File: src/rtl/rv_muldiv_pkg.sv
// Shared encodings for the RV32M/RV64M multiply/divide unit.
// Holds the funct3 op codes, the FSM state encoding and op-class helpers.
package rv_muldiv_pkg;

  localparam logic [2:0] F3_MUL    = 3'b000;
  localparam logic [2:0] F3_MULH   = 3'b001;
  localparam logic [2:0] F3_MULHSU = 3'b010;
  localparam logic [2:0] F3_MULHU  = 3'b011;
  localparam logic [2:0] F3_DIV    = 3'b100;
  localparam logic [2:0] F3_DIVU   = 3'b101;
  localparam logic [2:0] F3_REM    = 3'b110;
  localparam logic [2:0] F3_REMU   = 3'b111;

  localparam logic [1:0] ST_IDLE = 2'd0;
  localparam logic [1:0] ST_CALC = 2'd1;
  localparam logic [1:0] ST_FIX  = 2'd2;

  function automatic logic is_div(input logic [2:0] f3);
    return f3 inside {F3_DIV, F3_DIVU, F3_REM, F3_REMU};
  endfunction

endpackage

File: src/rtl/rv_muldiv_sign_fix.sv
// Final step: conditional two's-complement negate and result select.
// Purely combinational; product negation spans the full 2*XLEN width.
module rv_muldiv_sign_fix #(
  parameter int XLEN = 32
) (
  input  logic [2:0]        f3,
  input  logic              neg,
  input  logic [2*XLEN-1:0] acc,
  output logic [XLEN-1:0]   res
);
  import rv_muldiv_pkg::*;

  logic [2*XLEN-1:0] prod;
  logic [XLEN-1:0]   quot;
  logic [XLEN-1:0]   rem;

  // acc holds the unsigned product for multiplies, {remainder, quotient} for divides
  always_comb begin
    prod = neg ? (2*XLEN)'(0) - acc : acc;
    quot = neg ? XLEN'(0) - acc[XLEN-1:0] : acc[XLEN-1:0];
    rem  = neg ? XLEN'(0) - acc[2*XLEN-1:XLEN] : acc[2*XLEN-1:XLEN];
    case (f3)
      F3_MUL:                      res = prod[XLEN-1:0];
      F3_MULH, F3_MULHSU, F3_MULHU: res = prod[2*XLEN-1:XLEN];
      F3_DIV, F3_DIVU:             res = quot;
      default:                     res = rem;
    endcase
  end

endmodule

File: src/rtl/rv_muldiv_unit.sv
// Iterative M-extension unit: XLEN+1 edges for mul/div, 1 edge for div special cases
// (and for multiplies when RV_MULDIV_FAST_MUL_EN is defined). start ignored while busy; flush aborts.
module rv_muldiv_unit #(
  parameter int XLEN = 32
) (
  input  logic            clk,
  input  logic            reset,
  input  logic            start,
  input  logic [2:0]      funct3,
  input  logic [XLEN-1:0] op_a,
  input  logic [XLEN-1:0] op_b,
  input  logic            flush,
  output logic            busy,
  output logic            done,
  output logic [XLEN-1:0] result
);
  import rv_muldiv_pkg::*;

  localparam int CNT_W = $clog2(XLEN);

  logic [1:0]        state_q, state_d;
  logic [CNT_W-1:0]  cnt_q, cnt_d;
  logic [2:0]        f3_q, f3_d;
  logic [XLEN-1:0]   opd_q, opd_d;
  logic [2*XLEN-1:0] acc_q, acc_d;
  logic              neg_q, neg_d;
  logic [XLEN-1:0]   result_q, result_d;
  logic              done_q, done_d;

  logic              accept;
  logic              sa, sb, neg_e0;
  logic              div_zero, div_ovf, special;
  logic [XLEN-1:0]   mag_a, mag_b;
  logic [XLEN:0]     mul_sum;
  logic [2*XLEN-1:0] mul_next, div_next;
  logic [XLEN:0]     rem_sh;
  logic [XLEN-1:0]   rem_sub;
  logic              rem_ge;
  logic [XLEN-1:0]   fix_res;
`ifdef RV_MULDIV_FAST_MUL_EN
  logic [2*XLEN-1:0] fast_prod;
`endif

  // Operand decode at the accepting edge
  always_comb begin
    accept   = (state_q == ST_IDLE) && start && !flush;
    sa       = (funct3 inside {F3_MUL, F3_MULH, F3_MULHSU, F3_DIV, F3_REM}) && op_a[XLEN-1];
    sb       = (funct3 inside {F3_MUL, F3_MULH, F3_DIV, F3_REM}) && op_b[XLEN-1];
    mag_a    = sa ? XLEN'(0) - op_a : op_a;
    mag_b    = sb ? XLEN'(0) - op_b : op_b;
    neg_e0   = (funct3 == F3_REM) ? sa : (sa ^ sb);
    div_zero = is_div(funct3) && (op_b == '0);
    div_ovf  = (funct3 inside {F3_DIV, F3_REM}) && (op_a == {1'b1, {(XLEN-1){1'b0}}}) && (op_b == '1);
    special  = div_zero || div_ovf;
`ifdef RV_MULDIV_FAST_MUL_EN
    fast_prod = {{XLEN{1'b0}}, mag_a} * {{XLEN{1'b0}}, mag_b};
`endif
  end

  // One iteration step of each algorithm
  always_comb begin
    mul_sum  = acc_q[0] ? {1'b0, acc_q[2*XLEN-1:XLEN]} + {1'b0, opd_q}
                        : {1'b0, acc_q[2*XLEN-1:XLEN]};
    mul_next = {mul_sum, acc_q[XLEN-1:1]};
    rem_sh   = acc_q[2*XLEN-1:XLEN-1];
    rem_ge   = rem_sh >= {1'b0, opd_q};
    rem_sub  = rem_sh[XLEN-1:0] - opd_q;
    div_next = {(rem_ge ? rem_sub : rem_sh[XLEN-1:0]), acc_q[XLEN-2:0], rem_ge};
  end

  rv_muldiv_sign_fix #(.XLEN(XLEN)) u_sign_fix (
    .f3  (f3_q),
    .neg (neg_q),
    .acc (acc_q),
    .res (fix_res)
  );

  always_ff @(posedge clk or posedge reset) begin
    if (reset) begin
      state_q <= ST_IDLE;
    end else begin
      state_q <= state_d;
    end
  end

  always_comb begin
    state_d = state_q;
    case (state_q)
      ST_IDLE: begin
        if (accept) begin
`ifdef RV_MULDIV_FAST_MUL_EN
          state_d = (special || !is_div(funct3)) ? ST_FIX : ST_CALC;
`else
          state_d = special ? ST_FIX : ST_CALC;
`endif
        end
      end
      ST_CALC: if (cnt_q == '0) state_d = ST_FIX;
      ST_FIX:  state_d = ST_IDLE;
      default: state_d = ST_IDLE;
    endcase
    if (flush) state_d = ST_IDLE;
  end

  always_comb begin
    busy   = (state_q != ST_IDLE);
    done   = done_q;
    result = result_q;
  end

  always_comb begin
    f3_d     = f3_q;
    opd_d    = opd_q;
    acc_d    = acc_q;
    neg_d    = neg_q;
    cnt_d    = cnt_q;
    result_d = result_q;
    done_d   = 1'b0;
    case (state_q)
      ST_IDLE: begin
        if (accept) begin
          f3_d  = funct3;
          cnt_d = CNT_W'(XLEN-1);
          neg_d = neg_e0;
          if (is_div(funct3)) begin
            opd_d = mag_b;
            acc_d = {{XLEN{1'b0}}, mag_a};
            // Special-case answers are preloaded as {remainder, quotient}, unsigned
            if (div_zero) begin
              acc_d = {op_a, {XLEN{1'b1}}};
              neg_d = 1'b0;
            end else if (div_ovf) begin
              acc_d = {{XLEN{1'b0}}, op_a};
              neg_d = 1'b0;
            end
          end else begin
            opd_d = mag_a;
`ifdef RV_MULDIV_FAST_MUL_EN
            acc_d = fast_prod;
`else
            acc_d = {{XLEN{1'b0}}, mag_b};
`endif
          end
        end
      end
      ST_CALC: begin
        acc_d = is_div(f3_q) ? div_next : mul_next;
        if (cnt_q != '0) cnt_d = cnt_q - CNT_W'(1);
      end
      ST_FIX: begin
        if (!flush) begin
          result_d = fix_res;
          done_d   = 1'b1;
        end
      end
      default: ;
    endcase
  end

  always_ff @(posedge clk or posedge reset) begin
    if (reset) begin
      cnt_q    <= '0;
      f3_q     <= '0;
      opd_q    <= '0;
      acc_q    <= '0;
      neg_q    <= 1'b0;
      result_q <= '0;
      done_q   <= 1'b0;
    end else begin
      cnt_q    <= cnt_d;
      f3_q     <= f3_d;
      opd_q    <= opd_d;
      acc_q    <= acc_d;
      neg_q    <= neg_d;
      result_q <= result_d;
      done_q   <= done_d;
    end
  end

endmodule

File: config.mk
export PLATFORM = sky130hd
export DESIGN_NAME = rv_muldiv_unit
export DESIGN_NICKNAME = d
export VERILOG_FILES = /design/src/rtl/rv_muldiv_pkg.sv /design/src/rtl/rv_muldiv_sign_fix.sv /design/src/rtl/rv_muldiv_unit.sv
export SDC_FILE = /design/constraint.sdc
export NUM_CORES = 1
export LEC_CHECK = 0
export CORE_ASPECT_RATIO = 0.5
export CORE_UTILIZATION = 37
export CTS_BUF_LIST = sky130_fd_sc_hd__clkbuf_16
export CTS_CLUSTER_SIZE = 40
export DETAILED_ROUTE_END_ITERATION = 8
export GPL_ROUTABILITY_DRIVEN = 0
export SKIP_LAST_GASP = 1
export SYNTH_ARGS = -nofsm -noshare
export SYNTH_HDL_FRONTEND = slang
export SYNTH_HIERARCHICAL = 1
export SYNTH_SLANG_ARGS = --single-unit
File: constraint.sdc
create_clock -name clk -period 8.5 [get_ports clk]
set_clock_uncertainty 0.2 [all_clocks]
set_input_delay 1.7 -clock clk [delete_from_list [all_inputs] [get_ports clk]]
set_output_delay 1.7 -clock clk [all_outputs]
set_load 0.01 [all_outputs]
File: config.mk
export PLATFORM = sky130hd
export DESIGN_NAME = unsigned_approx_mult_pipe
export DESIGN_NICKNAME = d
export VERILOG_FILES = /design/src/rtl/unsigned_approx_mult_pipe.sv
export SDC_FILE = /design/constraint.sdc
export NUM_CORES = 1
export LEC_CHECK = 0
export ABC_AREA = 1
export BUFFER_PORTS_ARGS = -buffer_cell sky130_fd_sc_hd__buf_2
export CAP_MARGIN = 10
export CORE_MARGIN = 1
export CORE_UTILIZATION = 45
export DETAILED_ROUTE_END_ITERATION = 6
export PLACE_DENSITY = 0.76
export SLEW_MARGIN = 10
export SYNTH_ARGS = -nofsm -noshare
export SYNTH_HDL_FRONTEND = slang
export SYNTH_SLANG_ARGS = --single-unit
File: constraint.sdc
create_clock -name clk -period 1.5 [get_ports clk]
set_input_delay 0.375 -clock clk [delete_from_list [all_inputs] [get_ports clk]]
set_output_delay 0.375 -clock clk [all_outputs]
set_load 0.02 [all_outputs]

### Directions for this task
Please return only the lines above, starting at the line that has "logic [2*XLEN-1:0] acc_q, acc_d;" and ending at the line that has "div_zero = is_div(funct3)", keeping both and leaving each one unchanged.

### Task solution
  logic [2*XLEN-1:0] acc_q, acc_d;
  logic              neg_q, neg_d;
  logic [XLEN-1:0]   result_q, result_d;
  logic              done_q, done_d;

  logic              accept;
  logic              sa, sb, neg_e0;
  logic              div_zero, div_ovf, special;
  logic [XLEN-1:0]   mag_a, mag_b;
  logic [XLEN:0]     mul_sum;
  logic [2*XLEN-1:0] mul_next, div_next;
  logic [XLEN:0]     rem_sh;
  logic [XLEN-1:0]   rem_sub;
  logic              rem_ge;
  logic [XLEN-1:0]   fix_res;
`ifdef RV_MULDIV_FAST_MUL_EN
  logic [2*XLEN-1:0] fast_prod;
`endif

  // Operand decode at the accepting edge
  always_comb begin
    accept   = (state_q == ST_IDLE) && start && !flush;
    sa       = (funct3 inside {F3_MUL, F3_MULH, F3_MULHSU, F3_DIV, F3_REM}) && op_a[XLEN-1];
    sb       = (funct3 inside {F3_MUL, F3_MULH, F3_DIV, F3_REM}) && op_b[XLEN-1];
    mag_a    = sa ? XLEN'(0) - op_a : op_a;
    mag_b    = sb ? XLEN'(0) - op_b : op_b;
    neg_e0   = (funct3 == F3_REM) ? sa : (sa ^ sb);
    div_zero = is_div(funct3) && (op_b == '0);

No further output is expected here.